(Saved entries)
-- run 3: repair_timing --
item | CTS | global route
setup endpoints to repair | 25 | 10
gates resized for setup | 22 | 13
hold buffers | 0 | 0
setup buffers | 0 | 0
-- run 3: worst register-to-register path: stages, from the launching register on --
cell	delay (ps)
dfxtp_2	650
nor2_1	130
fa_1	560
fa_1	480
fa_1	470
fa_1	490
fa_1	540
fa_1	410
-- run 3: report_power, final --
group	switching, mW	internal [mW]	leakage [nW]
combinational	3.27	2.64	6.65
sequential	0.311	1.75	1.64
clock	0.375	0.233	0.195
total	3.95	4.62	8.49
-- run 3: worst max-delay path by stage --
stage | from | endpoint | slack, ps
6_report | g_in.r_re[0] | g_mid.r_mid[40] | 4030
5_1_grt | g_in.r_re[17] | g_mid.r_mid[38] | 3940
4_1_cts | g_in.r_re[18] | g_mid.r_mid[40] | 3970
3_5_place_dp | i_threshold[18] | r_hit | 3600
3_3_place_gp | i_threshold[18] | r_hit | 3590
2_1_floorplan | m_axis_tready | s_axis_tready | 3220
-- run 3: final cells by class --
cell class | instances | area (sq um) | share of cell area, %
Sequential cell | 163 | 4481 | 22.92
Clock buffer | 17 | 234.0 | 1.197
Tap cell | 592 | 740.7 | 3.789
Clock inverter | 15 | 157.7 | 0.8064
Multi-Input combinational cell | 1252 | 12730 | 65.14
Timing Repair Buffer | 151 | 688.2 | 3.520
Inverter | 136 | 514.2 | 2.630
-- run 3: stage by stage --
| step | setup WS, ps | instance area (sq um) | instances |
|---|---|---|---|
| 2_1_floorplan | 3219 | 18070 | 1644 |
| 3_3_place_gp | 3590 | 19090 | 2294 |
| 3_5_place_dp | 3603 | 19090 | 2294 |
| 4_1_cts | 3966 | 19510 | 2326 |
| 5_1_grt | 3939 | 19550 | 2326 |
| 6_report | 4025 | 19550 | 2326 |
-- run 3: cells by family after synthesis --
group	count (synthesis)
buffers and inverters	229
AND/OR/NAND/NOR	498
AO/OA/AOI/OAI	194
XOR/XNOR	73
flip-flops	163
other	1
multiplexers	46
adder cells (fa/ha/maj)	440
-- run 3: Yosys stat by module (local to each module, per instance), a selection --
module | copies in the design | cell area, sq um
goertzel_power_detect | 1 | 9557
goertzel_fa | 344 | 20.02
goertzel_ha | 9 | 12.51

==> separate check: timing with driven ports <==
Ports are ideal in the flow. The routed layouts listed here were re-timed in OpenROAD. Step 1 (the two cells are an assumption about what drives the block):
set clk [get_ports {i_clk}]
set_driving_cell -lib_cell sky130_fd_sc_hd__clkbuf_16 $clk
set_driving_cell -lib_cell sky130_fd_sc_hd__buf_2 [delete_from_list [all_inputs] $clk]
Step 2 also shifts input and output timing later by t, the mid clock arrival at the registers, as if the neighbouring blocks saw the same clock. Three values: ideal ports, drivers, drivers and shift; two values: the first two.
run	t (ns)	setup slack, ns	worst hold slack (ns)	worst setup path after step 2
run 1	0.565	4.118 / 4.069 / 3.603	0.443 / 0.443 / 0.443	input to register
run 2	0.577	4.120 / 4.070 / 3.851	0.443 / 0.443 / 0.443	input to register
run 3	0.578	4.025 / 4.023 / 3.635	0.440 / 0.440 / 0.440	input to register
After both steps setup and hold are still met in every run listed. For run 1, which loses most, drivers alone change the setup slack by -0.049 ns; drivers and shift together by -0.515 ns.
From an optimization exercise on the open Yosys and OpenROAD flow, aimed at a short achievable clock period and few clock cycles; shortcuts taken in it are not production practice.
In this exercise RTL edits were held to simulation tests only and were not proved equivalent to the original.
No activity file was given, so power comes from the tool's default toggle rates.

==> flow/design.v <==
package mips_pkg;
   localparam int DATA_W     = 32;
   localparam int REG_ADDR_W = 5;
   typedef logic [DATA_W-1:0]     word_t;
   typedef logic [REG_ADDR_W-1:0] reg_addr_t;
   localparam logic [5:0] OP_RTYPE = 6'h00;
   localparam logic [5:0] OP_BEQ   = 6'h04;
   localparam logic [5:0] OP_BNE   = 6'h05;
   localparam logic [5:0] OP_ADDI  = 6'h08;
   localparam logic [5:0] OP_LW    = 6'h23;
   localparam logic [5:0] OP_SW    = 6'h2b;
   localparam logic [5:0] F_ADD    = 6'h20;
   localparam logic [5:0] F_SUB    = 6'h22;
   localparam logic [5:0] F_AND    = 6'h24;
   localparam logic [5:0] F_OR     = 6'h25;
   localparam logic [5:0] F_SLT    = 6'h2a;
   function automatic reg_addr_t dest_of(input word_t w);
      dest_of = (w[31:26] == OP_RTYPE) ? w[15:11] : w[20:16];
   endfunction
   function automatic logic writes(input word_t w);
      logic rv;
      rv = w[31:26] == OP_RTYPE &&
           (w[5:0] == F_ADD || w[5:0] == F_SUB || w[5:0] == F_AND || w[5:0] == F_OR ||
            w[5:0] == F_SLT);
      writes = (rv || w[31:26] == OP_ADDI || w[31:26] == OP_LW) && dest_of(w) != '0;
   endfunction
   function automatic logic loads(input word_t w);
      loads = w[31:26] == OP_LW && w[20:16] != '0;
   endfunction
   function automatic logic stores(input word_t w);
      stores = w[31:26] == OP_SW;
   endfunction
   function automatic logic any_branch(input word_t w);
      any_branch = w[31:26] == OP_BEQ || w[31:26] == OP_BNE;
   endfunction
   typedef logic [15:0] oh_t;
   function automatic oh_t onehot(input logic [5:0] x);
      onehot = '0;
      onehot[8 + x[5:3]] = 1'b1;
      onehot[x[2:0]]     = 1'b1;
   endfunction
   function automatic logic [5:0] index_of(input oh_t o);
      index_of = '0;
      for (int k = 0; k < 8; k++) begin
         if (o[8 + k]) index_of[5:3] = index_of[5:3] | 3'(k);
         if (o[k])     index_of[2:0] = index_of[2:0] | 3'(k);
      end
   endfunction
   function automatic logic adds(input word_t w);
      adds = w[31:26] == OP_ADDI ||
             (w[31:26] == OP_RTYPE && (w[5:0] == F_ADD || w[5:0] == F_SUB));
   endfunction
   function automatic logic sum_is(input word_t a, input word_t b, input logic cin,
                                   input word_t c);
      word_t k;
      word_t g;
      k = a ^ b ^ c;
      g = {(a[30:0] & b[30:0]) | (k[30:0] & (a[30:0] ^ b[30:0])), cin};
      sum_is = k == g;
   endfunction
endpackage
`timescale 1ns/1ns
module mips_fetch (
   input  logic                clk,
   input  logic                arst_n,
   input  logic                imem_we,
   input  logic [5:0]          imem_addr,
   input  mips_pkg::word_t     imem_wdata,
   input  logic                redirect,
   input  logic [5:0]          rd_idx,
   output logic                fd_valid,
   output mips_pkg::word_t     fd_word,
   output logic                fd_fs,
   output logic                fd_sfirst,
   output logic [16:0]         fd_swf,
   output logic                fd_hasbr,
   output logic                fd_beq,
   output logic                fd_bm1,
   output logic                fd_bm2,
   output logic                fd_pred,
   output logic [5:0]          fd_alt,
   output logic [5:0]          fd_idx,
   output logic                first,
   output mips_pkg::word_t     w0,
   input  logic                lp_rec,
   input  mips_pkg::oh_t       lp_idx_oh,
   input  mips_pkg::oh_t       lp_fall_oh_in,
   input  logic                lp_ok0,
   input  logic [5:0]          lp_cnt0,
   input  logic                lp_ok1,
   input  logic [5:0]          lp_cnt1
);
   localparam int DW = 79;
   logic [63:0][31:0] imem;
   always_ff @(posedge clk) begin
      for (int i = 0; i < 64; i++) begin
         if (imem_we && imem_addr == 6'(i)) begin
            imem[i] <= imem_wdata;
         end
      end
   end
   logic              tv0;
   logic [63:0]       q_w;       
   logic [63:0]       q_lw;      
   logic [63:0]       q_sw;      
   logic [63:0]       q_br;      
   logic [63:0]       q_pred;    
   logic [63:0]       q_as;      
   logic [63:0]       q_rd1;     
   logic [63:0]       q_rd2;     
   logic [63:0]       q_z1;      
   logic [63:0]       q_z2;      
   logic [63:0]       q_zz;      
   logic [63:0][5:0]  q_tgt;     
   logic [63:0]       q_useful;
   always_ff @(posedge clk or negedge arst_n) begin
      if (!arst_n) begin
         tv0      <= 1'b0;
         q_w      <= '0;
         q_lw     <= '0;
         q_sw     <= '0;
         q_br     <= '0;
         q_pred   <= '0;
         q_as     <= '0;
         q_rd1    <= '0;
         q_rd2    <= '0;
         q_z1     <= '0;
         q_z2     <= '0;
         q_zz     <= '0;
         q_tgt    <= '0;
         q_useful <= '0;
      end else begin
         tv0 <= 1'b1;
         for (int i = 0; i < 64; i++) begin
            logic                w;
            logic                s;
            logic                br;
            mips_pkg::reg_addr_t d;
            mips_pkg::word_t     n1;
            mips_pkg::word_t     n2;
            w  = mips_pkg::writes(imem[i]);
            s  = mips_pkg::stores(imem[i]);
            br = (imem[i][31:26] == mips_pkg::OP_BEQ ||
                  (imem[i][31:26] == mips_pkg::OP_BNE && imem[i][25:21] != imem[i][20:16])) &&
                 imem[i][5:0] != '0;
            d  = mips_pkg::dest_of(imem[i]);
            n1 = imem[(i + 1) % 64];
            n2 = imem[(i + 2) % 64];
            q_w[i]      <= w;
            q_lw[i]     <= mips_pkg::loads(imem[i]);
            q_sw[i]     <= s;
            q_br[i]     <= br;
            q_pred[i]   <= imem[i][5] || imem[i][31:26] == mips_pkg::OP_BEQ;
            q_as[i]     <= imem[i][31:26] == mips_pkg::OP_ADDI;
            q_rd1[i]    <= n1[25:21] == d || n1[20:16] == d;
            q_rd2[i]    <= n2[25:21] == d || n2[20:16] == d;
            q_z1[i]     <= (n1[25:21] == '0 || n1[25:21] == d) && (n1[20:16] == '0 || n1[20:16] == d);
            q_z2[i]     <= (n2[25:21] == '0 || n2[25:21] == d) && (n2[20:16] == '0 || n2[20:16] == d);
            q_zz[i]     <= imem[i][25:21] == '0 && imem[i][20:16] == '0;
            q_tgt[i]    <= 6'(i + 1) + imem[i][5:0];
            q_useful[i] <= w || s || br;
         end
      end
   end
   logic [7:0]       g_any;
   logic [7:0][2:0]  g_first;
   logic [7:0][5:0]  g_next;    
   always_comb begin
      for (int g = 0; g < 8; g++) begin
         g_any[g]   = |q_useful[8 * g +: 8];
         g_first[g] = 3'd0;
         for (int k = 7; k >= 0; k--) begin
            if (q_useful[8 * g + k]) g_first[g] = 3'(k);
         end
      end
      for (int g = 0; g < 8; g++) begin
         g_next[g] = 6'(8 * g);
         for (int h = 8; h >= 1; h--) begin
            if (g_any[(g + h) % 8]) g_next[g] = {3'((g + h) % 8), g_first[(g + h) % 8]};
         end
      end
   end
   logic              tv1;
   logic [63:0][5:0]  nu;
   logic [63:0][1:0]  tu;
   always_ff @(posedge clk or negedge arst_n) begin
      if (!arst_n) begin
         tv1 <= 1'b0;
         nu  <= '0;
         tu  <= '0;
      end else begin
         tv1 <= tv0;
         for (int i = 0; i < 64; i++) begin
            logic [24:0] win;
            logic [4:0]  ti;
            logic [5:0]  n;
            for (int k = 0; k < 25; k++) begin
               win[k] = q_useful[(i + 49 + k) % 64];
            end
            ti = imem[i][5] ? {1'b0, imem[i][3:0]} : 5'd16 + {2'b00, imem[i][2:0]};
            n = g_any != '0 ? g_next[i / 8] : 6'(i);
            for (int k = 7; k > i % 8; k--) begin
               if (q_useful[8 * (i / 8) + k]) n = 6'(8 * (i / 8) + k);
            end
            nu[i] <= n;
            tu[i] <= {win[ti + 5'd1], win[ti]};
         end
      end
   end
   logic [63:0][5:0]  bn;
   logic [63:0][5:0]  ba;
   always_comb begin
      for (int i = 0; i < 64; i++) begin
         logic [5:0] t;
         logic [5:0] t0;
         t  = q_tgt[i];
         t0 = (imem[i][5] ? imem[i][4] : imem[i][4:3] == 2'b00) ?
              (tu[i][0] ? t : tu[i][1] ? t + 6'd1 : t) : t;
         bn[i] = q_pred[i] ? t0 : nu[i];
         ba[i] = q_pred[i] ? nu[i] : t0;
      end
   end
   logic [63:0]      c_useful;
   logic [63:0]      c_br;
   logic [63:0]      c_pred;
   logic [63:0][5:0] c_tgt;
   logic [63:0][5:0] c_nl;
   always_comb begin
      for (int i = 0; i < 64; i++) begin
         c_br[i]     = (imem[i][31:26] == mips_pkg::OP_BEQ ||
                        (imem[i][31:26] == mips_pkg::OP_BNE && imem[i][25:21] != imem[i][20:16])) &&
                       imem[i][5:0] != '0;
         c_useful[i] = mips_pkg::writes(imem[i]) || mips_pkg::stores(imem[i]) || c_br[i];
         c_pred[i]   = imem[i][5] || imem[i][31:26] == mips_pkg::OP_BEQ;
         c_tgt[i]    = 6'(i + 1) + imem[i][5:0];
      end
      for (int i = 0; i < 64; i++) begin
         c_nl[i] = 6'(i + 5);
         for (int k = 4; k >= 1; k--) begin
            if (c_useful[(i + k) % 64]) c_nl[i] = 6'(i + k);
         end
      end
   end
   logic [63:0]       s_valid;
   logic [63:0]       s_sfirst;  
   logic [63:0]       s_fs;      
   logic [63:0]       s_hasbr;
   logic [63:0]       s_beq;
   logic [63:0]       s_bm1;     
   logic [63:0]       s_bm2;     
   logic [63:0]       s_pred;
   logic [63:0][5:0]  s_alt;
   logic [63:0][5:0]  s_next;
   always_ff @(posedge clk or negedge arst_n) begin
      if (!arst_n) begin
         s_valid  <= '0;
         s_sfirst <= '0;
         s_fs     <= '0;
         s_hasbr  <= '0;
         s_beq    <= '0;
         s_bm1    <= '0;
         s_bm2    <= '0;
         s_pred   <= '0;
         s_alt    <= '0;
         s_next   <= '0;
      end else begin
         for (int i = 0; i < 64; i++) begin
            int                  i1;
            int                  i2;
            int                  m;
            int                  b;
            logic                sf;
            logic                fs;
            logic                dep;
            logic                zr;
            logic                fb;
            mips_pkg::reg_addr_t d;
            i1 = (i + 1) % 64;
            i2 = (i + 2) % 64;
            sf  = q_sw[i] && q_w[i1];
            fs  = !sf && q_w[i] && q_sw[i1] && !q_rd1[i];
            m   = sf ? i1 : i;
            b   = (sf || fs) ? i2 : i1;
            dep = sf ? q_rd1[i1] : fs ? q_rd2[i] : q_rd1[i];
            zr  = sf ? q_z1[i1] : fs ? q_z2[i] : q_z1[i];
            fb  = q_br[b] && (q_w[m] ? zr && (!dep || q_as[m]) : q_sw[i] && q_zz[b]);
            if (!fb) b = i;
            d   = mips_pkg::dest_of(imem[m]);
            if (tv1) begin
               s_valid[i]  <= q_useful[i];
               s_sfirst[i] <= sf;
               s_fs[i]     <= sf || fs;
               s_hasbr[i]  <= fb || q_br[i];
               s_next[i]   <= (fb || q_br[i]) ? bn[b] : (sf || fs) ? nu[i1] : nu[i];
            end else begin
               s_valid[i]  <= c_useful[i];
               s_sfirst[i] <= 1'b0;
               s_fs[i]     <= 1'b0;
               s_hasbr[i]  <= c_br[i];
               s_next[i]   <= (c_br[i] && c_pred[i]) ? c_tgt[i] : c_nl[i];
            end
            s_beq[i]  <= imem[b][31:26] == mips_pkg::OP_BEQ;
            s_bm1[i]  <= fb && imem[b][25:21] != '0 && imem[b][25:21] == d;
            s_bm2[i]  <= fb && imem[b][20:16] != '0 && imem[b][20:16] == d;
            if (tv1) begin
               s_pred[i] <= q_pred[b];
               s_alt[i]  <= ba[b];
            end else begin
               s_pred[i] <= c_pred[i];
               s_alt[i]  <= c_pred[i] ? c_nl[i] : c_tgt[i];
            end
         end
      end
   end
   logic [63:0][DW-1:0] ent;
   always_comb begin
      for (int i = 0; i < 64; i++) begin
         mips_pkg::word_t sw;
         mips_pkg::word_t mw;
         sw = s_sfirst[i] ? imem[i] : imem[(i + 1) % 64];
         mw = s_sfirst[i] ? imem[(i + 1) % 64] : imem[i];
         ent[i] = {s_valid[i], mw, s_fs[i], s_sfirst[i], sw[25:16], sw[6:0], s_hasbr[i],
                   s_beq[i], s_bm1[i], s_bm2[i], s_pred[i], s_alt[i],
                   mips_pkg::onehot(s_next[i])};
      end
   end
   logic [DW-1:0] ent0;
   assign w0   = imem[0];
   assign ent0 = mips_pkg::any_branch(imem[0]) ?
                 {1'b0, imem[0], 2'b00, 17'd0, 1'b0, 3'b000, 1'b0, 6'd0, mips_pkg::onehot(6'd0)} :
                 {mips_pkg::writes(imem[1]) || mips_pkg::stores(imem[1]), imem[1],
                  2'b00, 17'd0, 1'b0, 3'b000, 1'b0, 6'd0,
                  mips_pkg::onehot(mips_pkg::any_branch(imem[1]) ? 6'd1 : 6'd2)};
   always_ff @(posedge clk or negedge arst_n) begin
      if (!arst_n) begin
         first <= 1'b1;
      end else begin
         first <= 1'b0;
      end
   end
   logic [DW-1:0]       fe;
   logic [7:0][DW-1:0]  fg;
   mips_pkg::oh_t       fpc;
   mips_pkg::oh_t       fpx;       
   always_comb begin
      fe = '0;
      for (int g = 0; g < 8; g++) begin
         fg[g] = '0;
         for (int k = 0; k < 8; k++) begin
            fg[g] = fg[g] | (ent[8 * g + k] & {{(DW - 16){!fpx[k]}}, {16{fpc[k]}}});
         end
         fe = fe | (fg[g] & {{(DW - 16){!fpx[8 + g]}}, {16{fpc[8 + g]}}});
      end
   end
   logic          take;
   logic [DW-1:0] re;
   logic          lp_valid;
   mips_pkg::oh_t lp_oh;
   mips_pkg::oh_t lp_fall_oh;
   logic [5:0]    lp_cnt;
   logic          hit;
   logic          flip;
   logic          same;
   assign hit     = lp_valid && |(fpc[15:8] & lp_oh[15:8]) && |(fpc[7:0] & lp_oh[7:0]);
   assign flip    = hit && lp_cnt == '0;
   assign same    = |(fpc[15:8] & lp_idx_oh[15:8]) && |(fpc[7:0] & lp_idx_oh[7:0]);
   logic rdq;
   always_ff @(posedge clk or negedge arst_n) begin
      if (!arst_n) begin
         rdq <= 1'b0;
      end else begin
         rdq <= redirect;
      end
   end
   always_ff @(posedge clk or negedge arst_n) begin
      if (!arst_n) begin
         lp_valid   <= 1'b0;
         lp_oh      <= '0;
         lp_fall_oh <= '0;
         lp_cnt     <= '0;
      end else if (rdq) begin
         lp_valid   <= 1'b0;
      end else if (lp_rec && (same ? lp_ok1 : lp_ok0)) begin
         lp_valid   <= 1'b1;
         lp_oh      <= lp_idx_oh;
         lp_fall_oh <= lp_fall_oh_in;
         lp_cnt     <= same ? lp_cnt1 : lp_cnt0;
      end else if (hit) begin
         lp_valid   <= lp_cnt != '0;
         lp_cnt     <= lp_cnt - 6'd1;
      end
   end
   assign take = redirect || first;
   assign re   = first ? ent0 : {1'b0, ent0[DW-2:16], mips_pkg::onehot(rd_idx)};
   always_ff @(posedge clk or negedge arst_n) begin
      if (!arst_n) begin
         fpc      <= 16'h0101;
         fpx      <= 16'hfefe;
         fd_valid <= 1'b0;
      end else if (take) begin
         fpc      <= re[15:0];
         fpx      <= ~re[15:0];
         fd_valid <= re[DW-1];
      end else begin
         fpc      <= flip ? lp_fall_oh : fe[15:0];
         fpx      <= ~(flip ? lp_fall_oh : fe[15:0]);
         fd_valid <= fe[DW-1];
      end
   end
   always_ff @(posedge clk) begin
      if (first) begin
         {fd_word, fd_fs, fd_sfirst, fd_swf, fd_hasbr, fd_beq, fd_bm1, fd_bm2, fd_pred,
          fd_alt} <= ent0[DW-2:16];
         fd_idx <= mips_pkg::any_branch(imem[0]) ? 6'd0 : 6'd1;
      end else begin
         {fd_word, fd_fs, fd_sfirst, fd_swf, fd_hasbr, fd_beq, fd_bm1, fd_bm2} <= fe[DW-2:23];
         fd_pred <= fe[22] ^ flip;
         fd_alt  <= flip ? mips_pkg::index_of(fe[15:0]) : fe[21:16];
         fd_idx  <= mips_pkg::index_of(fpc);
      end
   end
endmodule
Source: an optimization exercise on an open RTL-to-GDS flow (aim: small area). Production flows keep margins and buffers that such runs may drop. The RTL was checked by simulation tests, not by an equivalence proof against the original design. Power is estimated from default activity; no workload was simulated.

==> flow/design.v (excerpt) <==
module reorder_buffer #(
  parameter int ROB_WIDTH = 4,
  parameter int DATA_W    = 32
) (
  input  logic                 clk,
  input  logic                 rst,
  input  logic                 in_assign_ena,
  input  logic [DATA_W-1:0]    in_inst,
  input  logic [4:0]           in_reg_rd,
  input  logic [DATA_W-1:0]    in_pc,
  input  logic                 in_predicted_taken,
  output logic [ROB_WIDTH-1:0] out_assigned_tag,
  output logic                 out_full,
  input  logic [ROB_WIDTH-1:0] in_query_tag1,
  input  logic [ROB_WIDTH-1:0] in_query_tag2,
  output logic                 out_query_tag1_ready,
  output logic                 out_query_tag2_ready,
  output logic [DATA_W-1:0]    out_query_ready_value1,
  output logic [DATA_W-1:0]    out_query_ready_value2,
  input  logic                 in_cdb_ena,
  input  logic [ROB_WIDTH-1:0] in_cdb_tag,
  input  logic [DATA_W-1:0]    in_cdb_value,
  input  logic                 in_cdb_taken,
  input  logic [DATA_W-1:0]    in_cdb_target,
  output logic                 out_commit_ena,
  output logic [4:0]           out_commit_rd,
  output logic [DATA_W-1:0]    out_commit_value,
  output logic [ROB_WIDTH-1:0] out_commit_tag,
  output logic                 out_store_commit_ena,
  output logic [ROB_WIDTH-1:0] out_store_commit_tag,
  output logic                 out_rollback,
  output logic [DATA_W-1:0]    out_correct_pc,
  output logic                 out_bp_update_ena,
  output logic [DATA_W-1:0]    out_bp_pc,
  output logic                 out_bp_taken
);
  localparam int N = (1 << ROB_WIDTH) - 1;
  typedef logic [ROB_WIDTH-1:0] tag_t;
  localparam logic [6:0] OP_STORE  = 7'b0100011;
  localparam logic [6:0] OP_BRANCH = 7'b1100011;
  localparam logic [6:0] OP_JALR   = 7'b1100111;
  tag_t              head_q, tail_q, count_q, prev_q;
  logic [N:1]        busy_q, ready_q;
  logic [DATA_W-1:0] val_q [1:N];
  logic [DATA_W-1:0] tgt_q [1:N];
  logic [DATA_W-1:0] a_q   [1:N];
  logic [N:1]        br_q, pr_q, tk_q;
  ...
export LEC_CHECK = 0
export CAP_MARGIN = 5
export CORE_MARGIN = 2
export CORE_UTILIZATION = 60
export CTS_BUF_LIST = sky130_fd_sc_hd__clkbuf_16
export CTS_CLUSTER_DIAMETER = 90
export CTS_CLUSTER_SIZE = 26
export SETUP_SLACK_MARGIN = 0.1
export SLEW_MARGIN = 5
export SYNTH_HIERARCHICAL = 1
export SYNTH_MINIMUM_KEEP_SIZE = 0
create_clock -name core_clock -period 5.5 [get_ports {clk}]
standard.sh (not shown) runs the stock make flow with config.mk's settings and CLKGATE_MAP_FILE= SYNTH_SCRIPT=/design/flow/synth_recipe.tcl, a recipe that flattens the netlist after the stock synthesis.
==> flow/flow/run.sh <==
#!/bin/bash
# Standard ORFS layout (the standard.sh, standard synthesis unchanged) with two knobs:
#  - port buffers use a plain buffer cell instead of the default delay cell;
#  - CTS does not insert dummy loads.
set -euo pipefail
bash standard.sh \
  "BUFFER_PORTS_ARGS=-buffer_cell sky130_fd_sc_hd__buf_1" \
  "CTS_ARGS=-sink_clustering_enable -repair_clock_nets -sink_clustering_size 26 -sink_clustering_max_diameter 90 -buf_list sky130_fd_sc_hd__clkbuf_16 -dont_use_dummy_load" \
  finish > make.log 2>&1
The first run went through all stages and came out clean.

Problem to work on: Once you find the string "combinational" in a line of the records, copy that line.

Result:
combinational	3.27	2.64	6.65
Multi-Input combinational cell | 1252 | 12730 | 65.14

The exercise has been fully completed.